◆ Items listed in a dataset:
----

From an optimization exercise on the open Yosys and OpenROAD flow, aimed at small area and a short achievable clock period; shortcuts taken in it are not production practice.
The RTL was checked by simulation tests, not by an equivalence proof against the original design.
Power is estimated from default activity; no workload was simulated.

==> design/flow/design.v <==
module ess_rx_codec (
    input  wire        clk,
    input  wire        rst,           
    input  wire        rx_valid,
    input  wire [31:0] rx_word,
    output reg         rx_rsp_valid,
    output reg  [31:0] rx_rsp,
    input  wire        cmd_valid,
    input  wire [31:0] cmd_word,
    output reg         cmd_rsp_valid,
    output wire [31:0] cmd_rsp
);
    localparam integer P_CAP = 500;
    localparam integer NFR   = 63;       
    localparam integer F_PHY = 504;
    localparam integer NPR   = 64;       
    localparam [7:0] SM  = 8'h24;
    localparam [7:0] EM1 = 8'h40;
    localparam [7:0] EM2 = 8'h23;
    localparam [7:0] AK1 = 8'h2A;
    localparam [7:0] AK2 = 8'h25;
    localparam [3:0] RC_OK        = 4'h0;
    localparam [3:0] RC_FRAME     = 4'h1;
    localparam [3:0] RC_ACK       = 4'h2;
    localparam [3:0] RC_OVERFLOW  = 4'h3;
    localparam [3:0] RC_UNDERFLOW = 4'h4;
    localparam [3:0] RC_RANGE     = 4'h9;
    localparam [3:0] RC_ILLEGAL   = 4'hA;
    localparam [1:0] P_AWAIT_START = 2'd0;
    localparam [1:0] P_COLLECTING  = 2'd1;
    localparam [1:0] P_AWAIT_END1  = 2'd2;
    localparam [1:0] P_AWAIT_END2  = 2'd3;
    localparam [1:0] A_START   = 2'd0;
    localparam [1:0] A_GOT_SM  = 2'd1;
    localparam [1:0] A_GOT_AK1 = 2'd2;
    reg [2:0] c8;             
    wire [1:0] cnt = c8[1:0];
    reg [3:0] coh;            
    reg [31:0] rsp_q;         
    reg [7:0]  rsp_b;         
    assign cmd_rsp = {rsp_q[31:8], rsp_q[7:0] | rsp_b};
    reg [8:0] rdidx;
    reg [8:0] wridx;
    reg [8:0] fill;
    reg [8:0] wp;             
    reg [8:0] ap;             
    reg [3:0] pq_n;           
    reg [7:0] hq [0:7];       
    reg [7:0] pf;             
    reg [7:0] pg [0:7];       
    reg       armed;
    reg       dpend;
    reg       inb;
    reg [7:0] len;
    reg [7:0] flen;
    reg [7:0] pcount;
    reg [1:0] pst;
    reg       fv;
    reg [1:0] ast;
    reg [7:0] pay0;           
    reg [7:0] fw_v;
    reg [7:0] fw_d [0:7];
    reg [3:0] pw_v;
    reg [7:0] pw_d [0:3];
    reg [5:0] pw_r [0:3];
    wire [3:0]  c_op  = cmd_word[31:28];
    wire        c_s   = cmd_word[27];
    wire [10:0] c_rsv = cmd_word[26:16];
    wire [7:0]  c_a   = cmd_word[15:8];
    wire [7:0]  c_d   = cmd_word[7:0];
    wire c_hi_zero = (c_rsv == 11'd0);
    wire c_nop    = cmd_word == 32'h0000_0000;
    wire c_pop    = cmd_word == 32'h3000_0000;
    wire c_rearm  = cmd_word == 32'h4000_0000;
    wire c_setlen = (c_op == 4'h5) && !c_s && c_hi_zero && (c_a == 8'd0);
    wire c_parse  = (c_op == 4'h6) && !c_s && c_hi_zero && (c_a == 8'd0);
    wire c_parsef = cmd_word == 32'h6800_0000;
    wire c_pack   = (c_op == 4'h7) && !c_s && c_hi_zero && (c_a == 8'd0);
    wire c_packf  = cmd_word == 32'h7800_0000;
    wire c_rdpay  = (c_op == 4'h9) && !c_s && c_hi_zero && (c_d == 8'd0);
    wire c_rdreg  = (c_op == 4'hD) && !c_s && c_hi_zero && (c_d == 8'd0);
    wire c_legal = c_nop | c_pop | c_rearm | c_setlen | c_parse | c_parsef |
                   c_pack | c_packf | c_rdpay | c_rdreg;
    wire r_nop    = rx_word == 32'h0000_0000;
    wire r_push   = rx_word[31:8] == 24'h100000;
    wire r_detach = rx_word == 32'h2000_0000;
    wire [7:0] r_d = rx_word[7:0];
    wire [8*8*NFR-1:0] fq;        
    wire [8*4*NPR-1:0] pq;        
    wire       fw_we = fw_v[c8];
    wire [7:0] fw_wd = fw_d[c8];
    wire [5:0] wp_r  = wp[8:3];
    wire       fw_in_wp = (c8 < wp[2:0]);
    reg  [NFR-1:0] wp_dec;
    reg  [NFR-1:0] fw_sel;
    integer n;
    always @(*) begin
        for (n = 0; n < NFR; n = n + 1)
            wp_dec[n] = (wp_r == n);
        for (n = 0; n < NFR; n = n + 1)
            fw_sel[n] = fw_we && (fw_in_wp ? wp_dec[n] : wp_dec[(n + 1) % NFR]);
    end
    wire       pw_we = pw_v[cnt];
    wire [7:0] pw_wd = pw_d[cnt];
    wire [5:0] pw_wr = pw_r[cnt];
    genvar gr;
    generate
        for (gr = 0; gr < NFR; gr = gr + 1) begin : fring
            reg [7:0] p0, p1, p2, p3, p4, p5, p6, p7;
            always @(posedge clk) begin
                p0 <= p1;
                p1 <= p2;
                p2 <= p3;
                p3 <= p4;
                p4 <= p5;
                p5 <= p6;
                p6 <= p7;
                p7 <= fw_sel[gr] ? fw_wd : p0;
            end
            assign fq[gr*64 +: 64] = {p7, p6, p5, p4, p3, p2, p1, p0};
        end
        for (gr = 0; gr < NPR; gr = gr + 1) begin : pring
            reg [7:0] p0, p1, p2, p3;
            always @(posedge clk) begin
                p0 <= p1;
                p1 <= p2;
                p2 <= p3;
                p3 <= (pw_we && pw_wr == gr) ? pw_wd : p0;
            end
            assign pq[gr*32 +: 32] = {p3, p2, p1, p0};
        end
    endgenerate
    localparam integer NG = 8;                
    wire [5:0] ap_r    = ap[8:3];
    wire       ap_at   = (ap[2:0] == c8);
    wire [2:0] ph2     = c8 + 3'd2;           
    wire       ps_next = (ph2 < ap[2:0]);     
    reg  [NFR-1:0] ap_dec;
    reg  [NFR-1:0] ps_sel;
    reg  [7:0] pg_d [0:NG-1];
    reg  [7:0] pf_d;
    integer k, g;
    always @(*) begin
        for (k = 0; k < NFR; k = k + 1)
            ap_dec[k] = (ap_r == k);
        for (k = 0; k < NFR; k = k + 1)
            ps_sel[k] = ps_next ? ap_dec[(k + NFR - 1) % NFR] : ap_dec[k];
        for (g = 0; g < NG; g = g + 1)
            pg_d[g] = 8'd0;
        for (k = 0; k < NFR; k = k + 1)
            pg_d[k / 8] = pg_d[k / 8] | ({8{ps_sel[k]}} & fq[k*64 + 16 +: 8]);
        pf_d = 8'd0;
        for (g = 0; g < NG; g = g + 1)
            pf_d = pf_d | pg[g];
    end
    wire [5:0] ap_r1   = (ap_r == NFR-1) ? 6'd0 : ap_r + 6'd1;
    wire       ap_hit  = fw_v[c8] && (fw_in_wp ? (wp_r == ap_r) : (wp_r == ap_r1));
    wire [7:0] feed_b  = ap_hit ? fw_wd : pf;
    wire [1:0] pa_j   = c_a[1:0];
    wire [5:0] pa_r   = c_a[7:2];
    reg  [3:0] pa_jdec;
    reg  [3:0] pa_psel;
    reg  [7:0] pa_ring_lo;    
    reg  [7:0] pa_ring_hi;    
    integer m, q, e;
    always @(*) begin
        for (q = 0; q < 4; q = q + 1)
            pa_jdec[q] = (pa_j == q);
        for (q = 0; q < 4; q = q + 1) begin
            pa_psel[q] = 1'b0;
            for (e = 0; e < 4; e = e + 1)
                pa_psel[q] = pa_psel[q] | (pa_jdec[e] & coh[(e - q) & 3]);
        end
        pa_ring_lo = 8'd0;
        pa_ring_hi = 8'd0;
        for (m = 0; m < NPR; m = m + 1)
            for (q = 0; q < 4; q = q + 1)
                if (m < NPR/2)
                    pa_ring_lo = pa_ring_lo | ({8{(pa_r == m) && pa_psel[q]}} & pq[m*32 + q*8 +: 8]);
                else
                    pa_ring_hi = pa_ring_hi | ({8{(pa_r == m) && pa_psel[q]}} & pq[m*32 + q*8 +: 8]);
    end
    wire       pa_hit  = pw_v[pa_j] && (pw_r[pa_j] == pa_r);
    wire [7:0] pa_byte = (c_a == 8'd0) ? pay0 : pa_hit ? pw_d[pa_j] : pa_ring_lo;
    wire       pa_hi_ok = c_rdpay && (c_a != 8'd0) && (c_a != 8'hFF) && !pa_hit;
    wire fifo_empty = (fill == 9'd0);
    wire fifo_full  = (fill == P_CAP);
    wire c_takes   = cmd_valid && (c_pop || c_parsef || c_packf);
    wire c_take_ok = c_takes && !fifo_empty;
    wire [7:0] hd = hq[0];
    wire [7:0] c_byte = (c_parsef || c_packf) ? hd : c_d;
    wire do_dstep = cmd_valid && (c_parse  || (c_parsef && !fifo_empty));
    wire do_astep = cmd_valid && (c_pack   || (c_packf  && !fifo_empty));
    wire frame_done = (pst == P_AWAIT_END2) && (c_byte == EM2);
    wire ack_done   = (ast == A_GOT_AK1)    && (c_byte == AK2);
    wire [8:0] fill_c  = c_take_ok ? fill - 9'd1 : fill;
    wire       armed_c = (cmd_valid && c_rearm) ? 1'b1 : armed;
    wire       dpend_c = (cmd_valid && c_rearm) ? 1'b0 : dpend;
    reg  [15:0] reg_val;
    reg         reg_ok;
    always @(*) begin
        reg_ok  = 1'b1;
        reg_val = 16'd0;
        case (c_a)
            8'h00: reg_val = {11'd0, inb, 1'b0, fv, dpend, armed};
            8'h01: reg_val = {12'd0, ast, pst};
            8'h02: reg_val = {7'd0, fill};
            8'h03: reg_val = {7'd0, rdidx};
            8'h04: reg_val = {7'd0, wridx};
            8'h05: reg_val = {8'd0, len};
            8'h06: reg_val = {8'd0, flen};
            8'h07: reg_val = {8'd0, pcount};
            8'h08: reg_val = 16'd0;
            8'h09: reg_val = 16'd0;
            8'h0A: reg_val = P_CAP;
            default: reg_ok = 1'b0;
        endcase
    end
    reg [3:0]  c_rc;
    reg [15:0] c_data;
    always @(*) begin
        c_rc   = RC_OK;
        c_data = 16'd0;
        if (!c_legal) begin
            c_rc = RC_ILLEGAL;
        end else if (c_pop) begin
            if (fifo_empty) c_rc = RC_UNDERFLOW;
            else            c_data = {8'd0, hd};
        end else if (c_parse || c_parsef) begin
            if (c_parsef && fifo_empty) begin
                c_rc = RC_UNDERFLOW;
            end else if (frame_done) begin
                c_rc   = RC_FRAME;
                c_data = {flen, c_byte};
            end else begin
                c_data = {8'd0, c_byte};
            end
        end else if (c_pack || c_packf) begin
            if (c_packf && fifo_empty) begin
                c_rc = RC_UNDERFLOW;
            end else begin
                if (ack_done) c_rc = RC_ACK;
                c_data = {8'd0, c_byte};
            end
        end else if (c_rdpay) begin
            if (c_a == 8'hFF) c_rc = RC_RANGE;
            else              c_data = {8'd0, pa_byte};
        end else if (c_rdreg) begin
            if (reg_ok) c_data = reg_val;
            else        c_rc   = RC_RANGE;
        end
    end
    wire r_push_v   = rx_valid && r_push;
    wire r_detach_v = rx_valid && r_detach;
    wire r_full     = fifo_full && !c_take_ok;
    wire r_push_ok  = r_push_v && !r_full;
    wire [8:0] wridx_inc = (wridx == P_CAP-1) ? 9'd0 : wridx + 9'd1;
    wire [8:0] rdidx_inc = (rdidx == P_CAP-1) ? 9'd0 : rdidx + 9'd1;
    wire [8:0] ap_inc    = (ap == F_PHY-1) ? 9'd0 : ap + 9'd1;
    wire [8:0] wp_inc    = (wp == F_PHY-1) ? 9'd0 : wp + 9'd1;
    wire arr_empty = (ap == wp);
    wire pq_room   = (pq_n != 4'd8) || c_take_ok;
    wire ins_feed  = ap_at && !arr_empty && pq_room;
    wire ins_push  = r_push_ok && arr_empty && pq_room;
    wire ins       = ins_feed || ins_push;
    wire [7:0] ins_b = arr_empty ? r_d : feed_b;
    wire [3:0] pq_n_c = c_take_ok ? pq_n - 4'd1 : pq_n;
    wire arr_push  = r_push_ok && !ins_push;
    wire ins_t  = (ap_at && !arr_empty) || (r_push_v && arr_empty);
    wire ins_k  = ((ap_at && !arr_empty) || (r_push_v && !fifo_full && arr_empty)) &&
                  (pq_n != 4'd8);
    reg [7:0] hq_t [0:7];
    reg [7:0] hq_k [0:7];
    integer i;
    always @(*) begin
        for (i = 0; i < 8; i = i + 1) begin
            hq_t[i] = (ins_t && pq_n == i + 1) ? ins_b : ((i == 7) ? hq[7] : hq[i+1]);
            hq_k[i] = (ins_k && pq_n == i)     ? ins_b : hq[i];
        end
    end
    reg [3:0] r_rc;
    always @(*) begin
        r_rc = RC_OK;
        if (!(r_nop || r_push || r_detach)) r_rc = RC_ILLEGAL;
        else if (r_push && r_full)          r_rc = RC_OVERFLOW;
    end
    wire pay_we = do_dstep && (pst == P_COLLECTING);
    integer j;
    always @(posedge clk) begin
        rx_rsp  <= {r_rc, 28'd0};
        rsp_q   <= {c_rc, 12'd0, c_data};
        rsp_b   <= pa_hi_ok ? pa_ring_hi : 8'd0;
        pf <= pf_d;
        for (j = 0; j < 8; j = j + 1)
            pg[j] <= pg_d[j];
        for (j = 0; j < 8; j = j + 1)
            hq[j] <= c_take_ok ? hq_t[j] : hq_k[j];
        if (pay_we && pcount == 8'd0) pay0 <= c_byte;
        for (j = 0; j < 8; j = j + 1) begin
            if (arr_push && wp[2:0] == j) begin
                fw_d[j] <= r_d;
            end
        end
        for (j = 0; j < 4; j = j + 1) begin
            if (pay_we && pcount[1:0] == j && pcount != 8'd0) begin
                pw_d[j] <= c_byte;
                pw_r[j] <= pcount[7:2];
            end
        end
        if (rst) begin
            c8            <= 3'd0;
            coh           <= 4'b0001;
            fw_v          <= 8'd0;
            pw_v          <= 4'd0;
            rdidx         <= 9'd0;
            wridx         <= 9'd0;
            ap            <= 9'd0;
            wp            <= 9'd0;
            pq_n          <= 4'd0;
            fill          <= 9'd0;
            armed         <= 1'b0;
            dpend         <= 1'b0;
            inb           <= 1'b0;
            len           <= 8'd0;
            flen          <= 8'd0;
            pcount        <= 8'd0;
            pst           <= P_AWAIT_START;
            fv            <= 1'b0;
            ast           <= A_START;
            rx_rsp_valid  <= 1'b0;
            cmd_rsp_valid <= 1'b0;
        end else begin
            c8  <= c8 + 3'd1;
            coh <= {coh[2:0], coh[3]};
            for (j = 0; j < 8; j = j + 1) begin
                if (arr_push && wp[2:0] == j)
                    fw_v[j] <= 1'b1;
                else if (c8 == j)
                    fw_v[j] <= 1'b0;
            end
            for (j = 0; j < 4; j = j + 1) begin
                if (pay_we && pcount[1:0] == j && pcount != 8'd0)
                    pw_v[j] <= 1'b1;
                else if (cnt == j)
                    pw_v[j] <= 1'b0;
            end
            rx_rsp_valid  <= rx_valid;
            cmd_rsp_valid <= cmd_valid;
            if (c_take_ok) rdidx <= rdidx_inc;
            if (r_push_ok) wridx <= wridx_inc;
            if (r_push_ok) wp    <= wp_inc;
            fill <= r_push_ok ? fill_c + 9'd1 : fill_c;
            if (ins) ap <= ap_inc;
            pq_n <= ins ? pq_n_c + 4'd1 : pq_n_c;
            if (r_detach_v) begin
                armed <= 1'b0;
                dpend <= 1'b1;
                inb   <= 1'b0;
            end else begin
                armed <= armed_c;
                dpend <= dpend_c;
                if (r_push_v && armed_c) inb <= 1'b1;
            end
            if (cmd_valid && c_setlen) len <= c_d;
            if (do_dstep) begin
                case (pst)
                    P_AWAIT_START: begin
                        if (c_byte == SM) begin
                            flen   <= len;
                            pcount <= 8'd0;
                            fv     <= 1'b0;
                            pst    <= (len == 8'd0) ? P_AWAIT_END1 : P_COLLECTING;
                        end
                    end
                    P_COLLECTING: begin
                        pcount <= pcount + 8'd1;
                        if (pcount + 8'd1 == flen) pst <= P_AWAIT_END1;
                    end
                    P_AWAIT_END1: begin
                        pst <= (c_byte == EM1) ? P_AWAIT_END2 : P_AWAIT_START;
                    end
                    P_AWAIT_END2: begin
                        pst <= P_AWAIT_START;
                        if (c_byte == EM2) fv <= 1'b1;
                    end
                endcase
            end
            if (do_astep) begin
                case (ast)
                    A_START:   if (c_byte == SM) ast <= A_GOT_SM;
                    A_GOT_SM:  ast <= (c_byte == AK1) ? A_GOT_AK1 : A_START;
                    default:   ast <= A_START;
                endcase
            end
        end
    end
endmodule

----

◆ How to complete this task:
Starting at the line that has "localparam [1:0] A_GOT_SM" and ending at the line that has "wire c_parsef = cmd_word", please write out the lines above exactly, leaving out all others.

◆ Solution for this problem:
    localparam [1:0] A_GOT_SM  = 2'd1;
    localparam [1:0] A_GOT_AK1 = 2'd2;
    reg [2:0] c8;             
    wire [1:0] cnt = c8[1:0];
    reg [3:0] coh;            
    reg [31:0] rsp_q;         
    reg [7:0]  rsp_b;         
    assign cmd_rsp = {rsp_q[31:8], rsp_q[7:0] | rsp_b};
    reg [8:0] rdidx;
    reg [8:0] wridx;
    reg [8:0] fill;
    reg [8:0] wp;             
    reg [8:0] ap;             
    reg [3:0] pq_n;           
    reg [7:0] hq [0:7];       
    reg [7:0] pf;             
    reg [7:0] pg [0:7];       
    reg       armed;
    reg       dpend;
    reg       inb;
    reg [7:0] len;
    reg [7:0] flen;
    reg [7:0] pcount;
    reg [1:0] pst;
    reg       fv;
    reg [1:0] ast;
    reg [7:0] pay0;           
    reg [7:0] fw_v;
    reg [7:0] fw_d [0:7];
    reg [3:0] pw_v;
    reg [7:0] pw_d [0:3];
    reg [5:0] pw_r [0:3];
    wire [3:0]  c_op  = cmd_word[31:28];
    wire        c_s   = cmd_word[27];
    wire [10:0] c_rsv = cmd_word[26:16];
    wire [7:0]  c_a   = cmd_word[15:8];
    wire [7:0]  c_d   = cmd_word[7:0];
    wire c_hi_zero = (c_rsv == 11'd0);
    wire c_nop    = cmd_word == 32'h0000_0000;
    wire c_pop    = cmd_word == 32'h3000_0000;
    wire c_rearm  = cmd_word == 32'h4000_0000;
    wire c_setlen = (c_op == 4'h5) && !c_s && c_hi_zero && (c_a == 8'd0);
    wire c_parse  = (c_op == 4'h6) && !c_s && c_hi_zero && (c_a == 8'd0);
    wire c_parsef = cmd_word == 32'h6800_0000;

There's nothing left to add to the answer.